Chrome Apes IE8, Adds Clickjacking, XSS Defenses

CWmike writes "Google has announced that it added several new security features to Chrome 4, including two security measures first popularized (some later shot down as having 'zero impact') by rival Microsoft's IE8 last year. The newest 'stable' build of Chrome includes five security additions that target Web developers who want to build more secure sites, said Adam Barth, a software engineer on the Chrome team. The two aped from IE include 'X-Frame-Options'" a security feature that helps sites defend against 'clickjacking' attacks, and cross-site scripting protection.'"In Google Chrome 4, we've added an experimental feature to help mitigate one form of XSS [cross-site scripting], reflective XSS,' Barth said. 'The XSS filter checks whether a script that's about to run on a Web page is also present in the request that fetched that Web page. If the script is present in the request, that's a strong indication that the Web server might have been tricked into reflecting the script.'"

Protection on other browsers

[pmontra]

This post [hackademix.net] of NoScript's author Giorgio Maone dates back to one year ago and goes into the details of X-Frame-Options. His point seems to be that if you have JavaScript enabled, there are well-known ways [wikipedia.org] to achieve the same result, unless you use IE (they can be circumvented). If you don't have JS enabled, NoScript on Firefox is already giving you the same degree of protection. Anyway (this is me) adding that level of protection by default on all browsers looks a nice thing to have.

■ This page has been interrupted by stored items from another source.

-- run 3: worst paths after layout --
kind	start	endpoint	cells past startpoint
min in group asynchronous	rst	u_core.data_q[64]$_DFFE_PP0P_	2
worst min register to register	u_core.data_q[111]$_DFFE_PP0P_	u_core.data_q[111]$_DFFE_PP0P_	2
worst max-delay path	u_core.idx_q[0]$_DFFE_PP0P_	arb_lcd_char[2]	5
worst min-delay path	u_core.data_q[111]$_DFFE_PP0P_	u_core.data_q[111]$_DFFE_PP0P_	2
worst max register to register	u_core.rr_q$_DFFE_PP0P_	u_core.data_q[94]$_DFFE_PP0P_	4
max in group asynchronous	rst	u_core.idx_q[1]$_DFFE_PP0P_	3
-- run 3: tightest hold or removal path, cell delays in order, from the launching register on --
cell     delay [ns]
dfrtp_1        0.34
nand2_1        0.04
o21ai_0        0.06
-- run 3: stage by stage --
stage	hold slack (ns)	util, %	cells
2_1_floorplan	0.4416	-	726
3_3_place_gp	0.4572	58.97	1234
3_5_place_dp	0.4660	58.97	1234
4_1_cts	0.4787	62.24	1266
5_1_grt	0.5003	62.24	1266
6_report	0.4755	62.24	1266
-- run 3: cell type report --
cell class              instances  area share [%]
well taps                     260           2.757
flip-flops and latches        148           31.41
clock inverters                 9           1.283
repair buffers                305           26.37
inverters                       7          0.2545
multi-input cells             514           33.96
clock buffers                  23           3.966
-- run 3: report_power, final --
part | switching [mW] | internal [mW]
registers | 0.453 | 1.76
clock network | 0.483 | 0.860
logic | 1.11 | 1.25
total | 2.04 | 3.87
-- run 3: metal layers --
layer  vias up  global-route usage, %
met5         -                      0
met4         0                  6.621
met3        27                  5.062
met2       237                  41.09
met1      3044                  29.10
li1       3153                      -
==> config.mk <==
export PLATFORM = sky130hd
export DESIGN_NAME = counter_sequencer
export DESIGN_NICKNAME = d
export VERILOG_FILES = /design/src/rtl/counter_sequencer.sv
export SDC_FILE = /design/constraint.sdc
export NUM_CORES = 1
export LEC_CHECK = 0
export BUFFER_PORTS_ARGS = -buffer_cell sky130_fd_sc_hd__buf_2
export CORE_MARGIN = 2
export CORE_UTILIZATION = 53
export CTS_BUF_LIST = sky130_fd_sc_hd__clkbuf_4 sky130_fd_sc_hd__clkbuf_8
export DETAILED_ROUTE_END_ITERATION = 12
export GPL_ROUTABILITY_DRIVEN = 0
export PLACE_DENSITY_LB_ADDON = 0.12
export SYNTH_ARGS = -nofsm -noshare
export SYNTH_HDL_FRONTEND = slang
export SYNTH_SLANG_ARGS = --single-unit
==> constraint.sdc <==
create_clock -name clk -period 2.4 [get_ports clk]
set_clock_uncertainty 0.1 [all_clocks]
set_input_delay 0.36 -clock clk [delete_from_list [all_inputs] [get_ports clk]]
set_output_delay 0.36 -clock clk [all_outputs]
set_load 0.02 [all_outputs]
==> src/rtl/counter_sequencer.sv <==
// counter_sequencer: drives an external up/down counter (load strobe, count
// enable, direction) from a simple command interface and reports completion
// with wrap/abort flags.
module counter_sequencer #(
    parameter int WIDTH    = 8,
    parameter bit SATURATE = 1'b0
) (
    input  logic             clk,
    input  logic             rst_n,
    input  logic             cmd_valid,
    output logic             cmd_ready,
    input  logic [1:0]       cmd_op,
    input  logic [WIDTH-1:0] cmd_arg,
    input  logic             abort,
    output logic             ld_en,
    output logic             en,
    output logic             updwn,
    output logic [WIDTH-1:0] datain,
    input  logic [WIDTH-1:0] dataout,
    output logic             resp_valid,
    output logic             resp_wrap,
    output logic             resp_abort
);

    typedef enum logic [2:0] {
        S_IDLE,
        S_LOAD,
        S_COUNT,
        S_HOLD,
        S_DONE
    } state_e;

    localparam logic [1:0]       OP_LOAD = 2'b00;
    localparam logic [1:0]       OP_DOWN = 2'b10;
    localparam logic [1:0]       OP_HOLD = 2'b11;
    localparam logic [WIDTH-1:0] MAXV    = '1;
    localparam logic [WIDTH-1:0] ZERO    = '0;
    localparam logic [WIDTH-1:0] ONE     = {{(WIDTH-1){1'b0}}, 1'b1};

    state_e           state_q, state_d;
    logic [WIDTH-1:0] rem_q, rem_d;
    logic [WIDTH-1:0] datain_q, datain_d;
    logic             updwn_q, updwn_d;
    logic             wrap_q, wrap_d;
    logic             abort_q, abort_d;
    logic             rdy_q;
    logic             bound;
    logic             sat_stop;

    // Boundary seen this COUNT cycle: the next step would cross max/0.
    always_comb begin
        bound = 1'b0;
        if (state_q == S_COUNT) begin
            bound = updwn_q ? (dataout == ZERO) : (dataout == MAXV);
        end
        sat_stop = SATURATE && bound;
    end

    // Outputs decoded from registered state; only en sees abort/saturation live.
    always_comb begin
        cmd_ready  = rdy_q && (state_q == S_IDLE);
        ld_en      = (state_q == S_LOAD);
        en         = (state_q == S_COUNT) && !abort && !sat_stop;
        updwn      = updwn_q;
        datain     = datain_q;
        resp_valid = (state_q == S_DONE);
        resp_wrap  = (state_q == S_DONE) && wrap_q;
        resp_abort = (state_q == S_DONE) && abort_q;
    end

    // Next-state logic: command capture, step countdown, abort/wrap handling.
    always_comb begin
        state_d  = state_q;
        rem_d    = rem_q;
        datain_d = datain_q;
        updwn_d  = updwn_q;
        wrap_d   = wrap_q;
        abort_d  = abort_q;
        case (state_q)
            S_IDLE: begin
                if (cmd_valid && cmd_ready) begin
                    wrap_d  = 1'b0;
                    abort_d = 1'b0;
                    case (cmd_op)
                        OP_LOAD: begin
                            datain_d = cmd_arg;
                            state_d  = S_LOAD;
                        end
                        OP_HOLD: begin
                            rem_d   = cmd_arg;
                            state_d = (cmd_arg == ZERO) ? S_DONE : S_HOLD;
                        end
                        default: begin
                            rem_d   = cmd_arg;
                            updwn_d = (cmd_op == OP_DOWN);
                            state_d = (cmd_arg == ZERO) ? S_DONE : S_COUNT;
                        end
                    endcase
                end
            end
            S_LOAD: state_d = S_DONE;
            S_COUNT: begin
                wrap_d = wrap_q | bound;
                if (abort) begin
                    abort_d = 1'b1;
                    state_d = S_DONE;
                end else if (sat_stop) begin
                    state_d = S_DONE;
                end else begin
                    rem_d = rem_q - ONE;
                    if (rem_q == ONE) state_d = S_DONE;
                end
            end
            S_HOLD: begin
                if (abort) begin
                    abort_d = 1'b1;
                    state_d = S_DONE;
                end else begin
                    rem_d = rem_q - ONE;
                    if (rem_q == ONE) state_d = S_DONE;
                end
            end
            S_DONE: begin
                wrap_d  = 1'b0;
                abort_d = 1'b0;
                state_d = S_IDLE;
            end
            default: state_d = S_IDLE;
        endcase
    end

    // State and flag registers; rdy_q holds off cmd_ready until the first edge after reset.
    always_ff @(posedge clk or negedge rst_n) begin
        if (!rst_n) begin
            state_q  <= S_IDLE;
            rem_q    <= '0;
            datain_q <= '0;
            updwn_q  <= 1'b0;
            wrap_q   <= 1'b0;
            abort_q  <= 1'b0;
            rdy_q    <= 1'b0;
        end else begin
            state_q  <= state_d;
            rem_q    <= rem_d;
            datain_q <= datain_d;
            updwn_q  <= updwn_d;
            wrap_q   <= wrap_d;
            abort_q  <= abort_d;
            rdy_q    <= 1'b1;
        end
    end

endmodule
**src/rtl/coeff_packer.sv**
```systemverilog
// Packs a valid/ready stream of single coefficients into DATA_SIZE-bit words.
// The output register holds one word; partial words close on s_last or flush.
module coeff_packer #(
  parameter int COEFF_WIDTH = 64,
  parameter int DATA_SIZE   = 512
) (
  input  logic                                 clk,
  input  logic                                 rstn,
  input  logic                                 s_valid,
  output logic                                 s_ready,
  input  logic [COEFF_WIDTH-1:0]               s_data,
  input  logic                                 s_last,
  input  logic                                 flush,
  output logic                                 m_valid,
  input  logic                                 m_ready,
  output logic [DATA_SIZE-1:0]                 m_data,
  output logic [DATA_SIZE/COEFF_WIDTH-1:0]     m_keep,
  output logic                                 m_last
);

  localparam int LANES = DATA_SIZE / COEFF_WIDTH;
  localparam int IDX_W = (LANES > 1) ? $clog2(LANES) : 1;
  localparam logic [IDX_W-1:0] LAST_IDX = IDX_W'(LANES - 1);

  if ((DATA_SIZE % COEFF_WIDTH) != 0 || DATA_SIZE < COEFF_WIDTH) begin : g_bad_cfg
    $fatal(1, "coeff_packer: DATA_SIZE must be a positive multiple of COEFF_WIDTH");
  end

  logic [LANES-1:0][COEFF_WIDTH-1:0] acc;
  logic [LANES-1:0][COEFF_WIDTH-1:0] word_next;
  logic [IDX_W-1:0]                  idx;
  logic [LANES-1:0]                  keep_next;
  logic                              accept;
  logic                              flush_take;
  logic                              complete;
  logic                              last_next;

  // The output slot is free when empty or being drained on this edge.
  assign s_ready    = !m_valid || m_ready;
  assign accept     = s_valid && s_ready;
  assign flush_take = flush && s_ready && ((idx != '0) || accept);
  assign complete   = (accept && ((idx == LAST_IDX) || s_last)) || flush_take;
  assign last_next  = accept && s_last;

  // NOTE: every variable in always_comb gets a default first; otherwise a latch is inferred.
  always_comb begin
    word_next = acc;
    keep_next = '0;
    if (accept) word_next[idx] = s_data;
    for (int i = 0; i < LANES; i++) begin
      keep_next[i] = (i < int'(idx)) || (accept && (i == int'(idx)));
    end
  end

  // NOTE: the accumulator is reset because unfilled lanes must read as zero in partial words.
  always_ff @(posedge clk or negedge rstn) begin
    if (!rstn) begin
      acc     <= '0;
      idx     <= '0;
      m_valid <= 1'b0;
      m_data  <= '0;
      m_keep  <= '0;
      m_last  <= 1'b0;
    end else if (complete) begin
      m_valid <= 1'b1;
      m_data  <= word_next;
      m_keep  <= keep_next;
      m_last  <= last_next;
      acc     <= '0;
      idx     <= '0;
    end else begin
      if (m_valid && m_ready) m_valid <= 1'b0;
      if (accept) begin
        acc[idx] <= s_data;
        idx      <= idx + IDX_W'(1);
      end
    end
  end

endmodule

```
**config.mk**
```make
export PLATFORM = sky130hd
export DESIGN_NAME = coeff_packer
export DESIGN_NICKNAME = d
export VERILOG_FILES = /design/src/rtl/coeff_packer.sv
export SDC_FILE = /design/constraint.sdc
export NUM_CORES = 2
export LEC_CHECK = 0
export ABC_AREA = 1
export CAP_MARGIN = 5
export CORE_UTILIZATION = 45
export DETAILED_ROUTE_END_ITERATION = 8
export GPL_TIMING_DRIVEN = 0
export MAX_ROUTING_LAYER = met4
export PLACE_DENSITY = 0.75
export SYNTH_ARGS = -nofsm -noshare
export SYNTH_HDL_FRONTEND = slang
export SYNTH_SLANG_ARGS = --single-unit
export TNS_END_PERCENT = 5
```
**constraint.sdc**
```tcl
create_clock -name clk -period 5.9 [get_ports clk]
set_clock_uncertainty 0.2 [all_clocks]
set_input_delay 0.59 -clock clk [delete_from_list [all_inputs] [get_ports clk]]
set_output_delay 0.59 -clock clk [all_outputs]
set_load 0.05 [all_outputs]
```
Yosys cells after proc, flatten, opt, wreduce, memory -nomap -nowiden --
Cells that the tools add are included.
Storage, ports and cells: word-level logic and storage cells 71, bits in registers 1037
Cells by class: add/subtract/negate cells 1, equality and inequality tests 8, muxes and demuxes 9, reductions and logical operators 31, magnitude comparators 9
Operators by type and width (number):
- 512-bit 2-to-1 mux | 2
- 512-bit bitwise mux | 1
- 64-bit demux with 3-bit select | 1
- 64-bit 2-to-1 mux | 1
- 1-bit logical AND | 15
- 3-bit == test (first input constant) | 4
- 1-bit logical OR | 11
- 3-bit less-than comparator (first input constant) | 3
- 2-bit by 3-bit == test with 1-bit output (first input constant) | 2
- 1-bit by 3-bit less-than comparator with 1-bit output (first input constant) | 2
- 2-bit by 3-bit less-than comparator with 1-bit output (first input constant) | 2
- 3-bit 2-to-1 mux | 2
- 3-bit by 4-bit less-than comparator with 1-bit output (second input constant) | 1
- 2-bit nonzero test | 2
- 3-bit by 1-bit adder with 3-bit output (second input constant) | 1
- 1-bit by 3-bit == test with 1-bit output (first input constant) | 1
- 3-bit == test (second input constant) | 1
- 3-bit by 1-bit greater-or-equal comparator with 1-bit output (second input constant) | 1
- 3-bit zero test | 1
- 3-bit nonzero test | 1
- 1-bit 2-to-1 mux | 2
- 1-bit zero test | 1

Logic depth before layout (Yosys ltp) --
depth in word-level cells 7, mapped depth 13, depth with buffers taken out 9

Least setup slack after synthesis --
OpenSTA, ideal clock, no wires.
kind register to register, start register idx[0], end register acc[384] (netlist name), path buffers 5, cell stages (with the launch flop) 14, setup slack 3.507 ns, arrival 2.115 ns, cell sequence dfrtp_1 buf_2 inv_2 clkbuf_1 ha_1 inv_1 nor2_1 nand2_1 nand2_1 nand2_2 buf_4 buf_6 buf_2 a21oi_1
Between the ends: longest elaborated chain between the ends 7
Ends and longest elaborated chain:
- start: declaration | RTL line 31 | logic [IDX_W-1:0] idx;
- start signal: assignment | RTL line 75 | idx <= idx + IDX_W'(1);
- 3-bit by 4-bit less-than comparator with 1-bit output (not written as such) or 3-bit by 1-bit greater-or-equal comparator with 1-bit output (tied branches) | RTL line 74 | acc[idx] <= s_data;
- 1-bit logical AND (not written as such) | RTL line 74
- 64-bit 2-to-1 mux (not written as such) | RTL line 74
- 64-bit demux with 3-bit select | RTL line 74
- 512-bit bitwise mux | RTL line 74
- 512-bit 2-to-1 mux
- 512-bit 2-to-1 mux * | RTL line 64 | end else if (complete) begin
- end signal: indexed assignment | RTL line 74
- end: declaration | RTL line 29 | logic [LANES-1:0][COEFF_WIDTH-1:0] acc;
Every way passes the cells marked *; elsewhere a longest branch is shown, timed or not. A chain may end at the register's enable or synchronous reset.

Final worst setup path --
start register idx[0], end register m_data[255]
Between the ends: longest elaborated chain between the ends 6
Ends and longest elaborated chain:
- 3-bit by 4-bit less-than comparator with 1-bit output (not written as such) or 3-bit by 1-bit greater-or-equal comparator with 1-bit output (tied branches) | RTL line 49 | if (accept) word_next[idx] = s_data;
- 1-bit logical AND (not written as such) | RTL line 49
- 64-bit 2-to-1 mux (not written as such) | RTL line 49
- 64-bit demux with 3-bit select | RTL line 49
- 512-bit bitwise mux | RTL line 49
- 512-bit 2-to-1 mux | RTL line 49
- end signal: assignment | RTL line 66 | m_data <= word_next;
- end: declaration | RTL line 16 | output logic [DATA_SIZE-1:0] m_data,
Several ways; a longest one is shown, not always the timed one.
## config.mk

```make
export PLATFORM = sky130hd
export DESIGN_NAME = fp_mul
export DESIGN_NICKNAME = d
export VERILOG_FILES = /design/src/rtl/fp_mul.sv
export SDC_FILE = /design/constraint.sdc
export NUM_CORES = 2
export LEC_CHECK = 0
export CORE_UTILIZATION = 50
export DETAILED_ROUTE_END_ITERATION = 6
export PLACE_DENSITY = 0.68
export SETUP_SLACK_MARGIN = 0.2
export SLEW_MARGIN = 20
export SYNTH_ARGS = -nofsm -noshare
export SYNTH_HDL_FRONTEND = slang
export SYNTH_SLANG_ARGS = --single-unit
```

## constraint.sdc

```tcl
create_clock -name clk -period 1.29 [get_ports clk]
set_clock_uncertainty 0.15 [all_clocks]
set_input_delay 0.258 -clock clk [delete_from_list [all_inputs] [get_ports clk]]
set_output_delay 0.258 -clock clk [all_outputs]
set_load 0.01 [all_outputs]
```
$ cat src/rtl/id_ex_hazard_stage.sv
// ID/EX pipeline register with load-use hazard detection, branch flush, external hold,
// and saturating stall/flush statistics counters.
module id_ex_hazard_stage #(
    parameter int DATA_WIDTH = 32,
    parameter int CNT_WIDTH  = 16
) (
    input  logic                  clk,
    input  logic                  reset,
    input  logic [4:0]            ID_Rs,
    input  logic [4:0]            ID_Rt,
    input  logic [4:0]            ID_Rd,
    input  logic [DATA_WIDTH-1:0] ID_ReadData1,
    input  logic [DATA_WIDTH-1:0] ID_ReadData2,
    input  logic [DATA_WIDTH-1:0] ID_Imm,
    input  logic [2:0]            ID_ALUOp,
    input  logic                  ID_ALUSrc,
    input  logic                  ID_RegDst,
    input  logic                  ID_RegWrite,
    input  logic                  ID_MemRead,
    input  logic                  ID_MemWrite,
    input  logic                  ID_MemtoReg,
    input  logic                  ID_UsesRt,
    input  logic                  ID_Valid,
    input  logic                  Flush,
    input  logic                  Hold,
    output logic [4:0]            ID_EX_Rs,
    output logic [4:0]            ID_EX_Rt,
    output logic [4:0]            ID_EX_Rd,
    output logic [DATA_WIDTH-1:0] ID_EX_ReadData1,
    output logic [DATA_WIDTH-1:0] ID_EX_ReadData2,
    output logic [DATA_WIDTH-1:0] ID_EX_Imm,
    output logic [2:0]            ID_EX_ALUOp,
    output logic                  ID_EX_ALUSrc,
    output logic                  ID_EX_RegDst,
    output logic                  ID_EX_RegWrite,
    output logic                  ID_EX_MemRead,
    output logic                  ID_EX_MemWrite,
    output logic                  ID_EX_MemtoReg,
    output logic                  ID_EX_Valid,
    output logic                  Stall,
    output logic [CNT_WIDTH-1:0]  StallCount,
    output logic [CNT_WIDTH-1:0]  FlushCount
);

    typedef struct packed {
        logic [4:0]            rs;
        logic [4:0]            rt;
        logic [4:0]            rd;
        logic [DATA_WIDTH-1:0] rd1;
        logic [DATA_WIDTH-1:0] rd2;
        logic [DATA_WIDTH-1:0] imm;
        logic [2:0]            alu_op;
        logic                  alu_src;
        logic                  reg_dst;
        logic                  reg_write;
        logic                  mem_read;
        logic                  mem_write;
        logic                  mem_to_reg;
        logic                  valid;
    } stage_t;

    stage_t                 stage_q, stage_d, id_stage;
    logic [CNT_WIDTH-1:0]   stall_cnt_q, stall_cnt_d;
    logic [CNT_WIDTH-1:0]   flush_cnt_q, flush_cnt_d;
    logic                   hazard;

    always_comb begin
        id_stage = '{rs: ID_Rs, rt: ID_Rt, rd: ID_Rd,
                     rd1: ID_ReadData1, rd2: ID_ReadData2, imm: ID_Imm,
                     alu_op: ID_ALUOp, alu_src: ID_ALUSrc, reg_dst: ID_RegDst,
                     reg_write: ID_RegWrite, mem_read: ID_MemRead,
                     mem_write: ID_MemWrite, mem_to_reg: ID_MemtoReg,
                     valid: ID_Valid};
    end

    // A load in EX whose destination is a source of the instruction in ID.
    assign hazard = stage_q.valid & stage_q.mem_read & ID_Valid & (stage_q.rt != 5'd0) &
                    ((stage_q.rt == ID_Rs) | (ID_UsesRt & (stage_q.rt == ID_Rt)));
    assign Stall  = hazard | Hold;

    always_comb begin
        stage_d     = stage_q;
        stall_cnt_d = stall_cnt_q;
        flush_cnt_d = flush_cnt_q;
        if (!Hold) begin
            if (Flush) begin
                stage_d = '0;
                if (flush_cnt_q != '1) flush_cnt_d = flush_cnt_q + CNT_WIDTH'(1);
            end else if (hazard) begin
                stage_d = '0;
                if (stall_cnt_q != '1) stall_cnt_d = stall_cnt_q + CNT_WIDTH'(1);
            end else begin
                stage_d = id_stage;
            end
        end
    end

    always_ff @(posedge clk or negedge reset) begin
        if (!reset) begin
            stage_q     <= '0;
            stall_cnt_q <= '0;
            flush_cnt_q <= '0;
        end else begin
            stage_q     <= stage_d;
            stall_cnt_q <= stall_cnt_d;
            flush_cnt_q <= flush_cnt_d;
        end
    end

    assign ID_EX_Rs        = stage_q.rs;
    assign ID_EX_Rt        = stage_q.rt;
    assign ID_EX_Rd        = stage_q.rd;
    assign ID_EX_ReadData1 = stage_q.rd1;
    assign ID_EX_ReadData2 = stage_q.rd2;
    assign ID_EX_Imm       = stage_q.imm;
    assign ID_EX_ALUOp     = stage_q.alu_op;
    assign ID_EX_ALUSrc    = stage_q.alu_src;
    assign ID_EX_RegDst    = stage_q.reg_dst;
    assign ID_EX_RegWrite  = stage_q.reg_write;
    assign ID_EX_MemRead   = stage_q.mem_read;
    assign ID_EX_MemWrite  = stage_q.mem_write;
    assign ID_EX_MemtoReg  = stage_q.mem_to_reg;
    assign ID_EX_Valid     = stage_q.valid;
    assign StallCount      = stall_cnt_q;
    assign FlushCount      = flush_cnt_q;

endmodule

Adblock works fine in Chrome

[brunes69]

I have Adblock and a ton of other extensions working just fine in Chrome. Just use the testing / developer streams which have plugin support.

Re:Ads

[Ranzear]

You're easily a month behind on this. https://chrome.google.com/extensions [slashdot.org]

Re:Cross-site scripting

[TorKlingberg]

If you are going to use Access-Control-Allow-Origin you should probably be aware that it is very new, and many browsers out there do not support it. Firefox added it in version 3.5.

Re:Ads

[mister_playboy]

For users familiar with the ad-blocking in Firefox or Opera, Chrome's ad-blocking extensions are terrible in comparison. They don't render the ad, but they still waste bandwidth downloading it, negating half of their value.

Chromium doesn't include a provision for real element blocking, so this issue would have to be dealt with in the browser itself, not just in the extensions.

Re:What's the need for all this security stuff...

[Anonymous Coward]

Add .google-analytics. to your AdblockPlus rules. Then install the Better Privacy extension. Finally, remove all existing cookies from Google and make sure that in future the permissions are set to 'Block'. Done, Google is not tracking you anymore.

(I work at Google, hence posting as AC.)